Why I keep talking about
$TAO.
Real talk. 2021 did not shake out weak hands.
It robbed people blind and burned trust to the ground.
14 billion dollars stolen in 2021 alone.
2.8 billion of that was rug pulls.
46,000 plus reported victims to the FTC.
Over 1 billion in documented losses in 2021 to 2022.
And around 95 percent of NFTs are now effectively worthless.
That is not volatile markets.
That is extraction.
Look at the NFT graveyard.
Jack Dorsey’s first tweet sold for 2.9M
Today it struggles to fetch 4 dollars. Four.
Justin Bieber’s Bored Ape bought for 1.3M
Now worth around 60,000.
Madonna’s Ape bought for 466,000.
Now closer to 53,000.
These were not experiments in digital culture.
They were products designed to be dumped on the people who trusted them most.

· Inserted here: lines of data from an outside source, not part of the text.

`design.v`:
```
`default_nettype none
module sigan (
  input reset,
  input clock,
  input start,
  input stop,
  input data,
  output reg [15:0] signature
);
  localparam INITIAL = 2'b00;
  localparam ARMED   = 2'b01;
  localparam RUN_W   = 2'b11;
  localparam RUN     = 2'b10;
  reg [1:0] gate_state;
  wire word_gate, word_reset;
  reg [15:0] word;
  always @(posedge clock, posedge reset) begin
    if (reset) gate_state = INITIAL;
    else case (gate_state)
      INITIAL: casex ({start, stop})
        2'b0x: gate_state = ARMED;
      endcase
      ARMED: casex ({start, stop})
        2'b10: gate_state = RUN;
        2'b11: gate_state = RUN_W;
      endcase
      RUN_W: casex ({start, stop})
        2'bx0: gate_state = RUN;
      endcase
      RUN: casex ({start, stop})
        2'b01: gate_state = ARMED;
        2'b11: gate_state = INITIAL;
      endcase
    endcase
  end
  assign word_gate = (gate_state == RUN || gate_state == RUN_W);
  assign word_reset = (!word_gate || reset);
  initial word = 0;
  always @(posedge clock, posedge word_reset) begin
    if (word_reset) word <= 0;
    else begin
      word[15:1] <= word[14:0];
      word[0] <= ^{data, word[6], word[8], word[11], word[15]};
    end
  end
  initial signature = 0;
  always @(negedge word_gate, posedge reset) begin
    if (reset) signature <= 0;
    else signature <= word;
  end
endmodule
module gate_con (
  input reset_l,
  input clock,
  input start,
  input stop,
  output word_gate,
  output clock_gate
);
endmodule
```
`run.sh`:
```
#!/bin/bash
# OpenROAD 26Q1-2900-gdf79404cd8, Yosys 0.63+post, stock flow scripts
make -C /OpenROAD-flow-scripts/flow DESIGN_CONFIG=/design/flow/config.mk WORK_HOME=/design/flow/orfs finish
```
`config.mk`:
```
export PLATFORM = sky130hd
export DESIGN_NAME = sigan
export DESIGN_NICKNAME = sigan
export VERILOG_FILES = /design/flow/design.v
export SDC_FILE = /design/flow/constraint.sdc
export NUM_CORES = 4
export LEC_CHECK = 1
export CORE_AREA = 10 10 102 102
export DIE_AREA = 0 0 112 112
```
`constraint.sdc`:
```
current_design sigan

set clk_period 1.0
set clk_io_pct 0.2

create_clock -name clk0 -period $clk_period [get_ports {clock}]

set non_clock_inputs [all_inputs -no_clocks]
set_input_delay [expr $clk_period * $clk_io_pct] -clock clk0 $non_clock_inputs
set_output_delay [expr $clk_period * $clk_io_pct] -clock clk0 [all_outputs]
```
==> run_results.csv <==
group,metric,value,unit
drt,dr_total_vias,476,
critical_path,arrival,1.15,ns
critical_path,rr_worst_depth,2,
power,clkPwrFrac,22.6,%
critical_path,critPathLaunchType,"flip-flop",
logic_synthesis,synth.distinct_cells,11,
clock_tree,cts_max_path_buffers,2,
floorplan,die_area,0.0125,sq mm
power,p_sw_share,24.2,%
floorplan,chipHeight,112,um
critical_path,r2r_start,"word[11]",
cells_and_area,stdcell_count,185,
clock_tree,tritoncts.num_buffers,3,
hold_path,min_path_type,"input pin to asynchronous set/reset pin",
final_timing,period_used_share,101,%
final_timing,setup-tns-final,-0.00886,ns
final_timing,whs,0.195,ns
final_timing,max_slew_margin,72.4,%
floorplan,ios,21,
final_timing,tightest_slew,0.413,ns
clock_tree,clockRootBuffer,"clkbuf_8",
global_routing,grt_pass1_vias,554,
critical_path,worstPathRequired,1.14,ns
drt,n_antenna_cell,0,
critical_path,critical_path_class,"flip-flop to flip-flop",
placed_design,placedCellCount,180,
critical_path,timing.rr.end,"word[0]",
power,switchingPower,0.000649,W
drt,drtPass1Iterations,2,
power,intPower,0.00203,W
placed_design,io_buffer_count,20,
logic_synthesis,postSynthAreaPerCell,19.6,sq um
global_routing,grt_max_degree,17,
power,sequentialPowerShare,57.8,%
power,p_per_area,1860,mW/mm^2
final_timing,finalMaxSlewViolations,0,
logic_synthesis,ys_seq_share,90.5,%
drt,detail-route-antenna-nets,0,
final_timing,fin_skew,0.00345,ns
final_timing,rsz0062_at_grt,"yes",
cells_and_area,areaGrowthSynthToFinish,44.0,%
drt,drc,0,
logic_synthesis,ys.flops,36,
final_timing,fin_crit,1.01,ns
critical_path,worstPathMaxFanout,2,
logic_synthesis,ys.warnings.count,1,
placed_design,dp_hpwl,1.38,mm
cells_and_area,lay_top_cells,"20 x clkdlybuf4s50_1, 19 x dfrtp_1, 16 x dfrtn_1",
global_routing,grt.total_usage,3.29,%
cells_and_area,drive_gt1_share,13.8,%
floorplan,coreArea,0.00822,sq mm
clock_tree,cts_max_level,1,
run,tool_warnings,27,
power,pwr-share-comb,19.6,%
power,ir_drop,1150,uV
floorplan,rows,33,
final_timing,setup_slack,-0.00886,ns
clock_tree,cts-resized-gates,0,
outcome,violations,"negative setup slack",
floorplan,die_w,112,um
drt,vias_per_cell,2.57,
clock_tree,cts_tree,"built",
clock_tree,postCtsHoldBufs,0,
critical_path,cp-end-kind,"flip-flop",
logic_synthesis,synth_area,997,sq um
final_timing,unclocked_pins,16,
cells_and_area,final_common_cell,"clkdlybuf4s50_1",
final_timing,finalHoldViolCount,0,
drt,wire_per_inst,10.4,um
logic_synthesis,ys_cells,51,
global_routing,grt_pass1_wl,3.27,mm
clock_tree,path_clk_slew,0.07,ns
placed_design,dpl_cell_area,0.00137,sq mm
final_timing,fmax,991,MHz
placed_design,globalplace.congestion,0.737,
critical_path,reg2reg_setup_slack,-0.009,ns
clock_tree,clk_latency,0.25,ns
power,power.leakage,0.624,nW
final_timing,setup_violations,1,
final_timing,untimed_endpoints,32,
cells_and_area,design_area,0.00144,sq mm
run,drv_cap,0,
drt,drt-initial-drc-count,31,
power,power,0.00268,W
global_routing,antenna_found_initial,0,
floorplan,fp_util,12.1,%
outcome,status,"finished, violations left",
logic_synthesis,ys_area,997,sq um
global_routing,grt-ovfl-total,0,
logic_synthesis,syn_inst,51,
drt,finalWirelength,1.92,mm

Behind it all was the same playbook.
1. Create artificial scarcity
Limited NFTs, hidden or unlimited token supply, make it sound rare.
2. Manufacture FOMO
Celebrity endorsements, you are still early, Discord hype, Telegram raids.
3. Promise utility
Games, metaverse, community, yield. Almost none of it ever shipped.
4. Extract value
Projects launched, insiders and founders dumped into retail FOMO.
Exchange supply was just a constant stream of sell orders.
5. Disappear
Discord goes quiet. Website not updated. Founders lawyer up and move on.
Max supply more like unlimited or hidden.
Utility was promised, never delivered.
Revenue source was retail FOMO.
Revenue destination right into founder wallets.
Staking fake yields and ponzinomics.
Transparency Discord announcements, then silence.
End state founders rich, retail broke AF.
So when people say retail abandoned crypto, I get it.
If you lost a few thousand dollars on something you genuinely believed in, you did not just lose money.
You lost confidence in your own judgment.
You felt stupid. Embarrassed. Used.
The reasonable conclusion was simple.
The game is rigged. I am exit liquidity. I am out.
And honestly, that conclusion was correct for 2021.
Now here is why I am still here.
And why I keep talking about Bittensor and
$TAO.
Because structurally, it is the opposite of that playbook.
Where 2021 projects lived on retail FOMO, Bittensor lives on real demand for AI.
Money in and money out look completely different.
Money comes from enterprises and developers paying for AI services.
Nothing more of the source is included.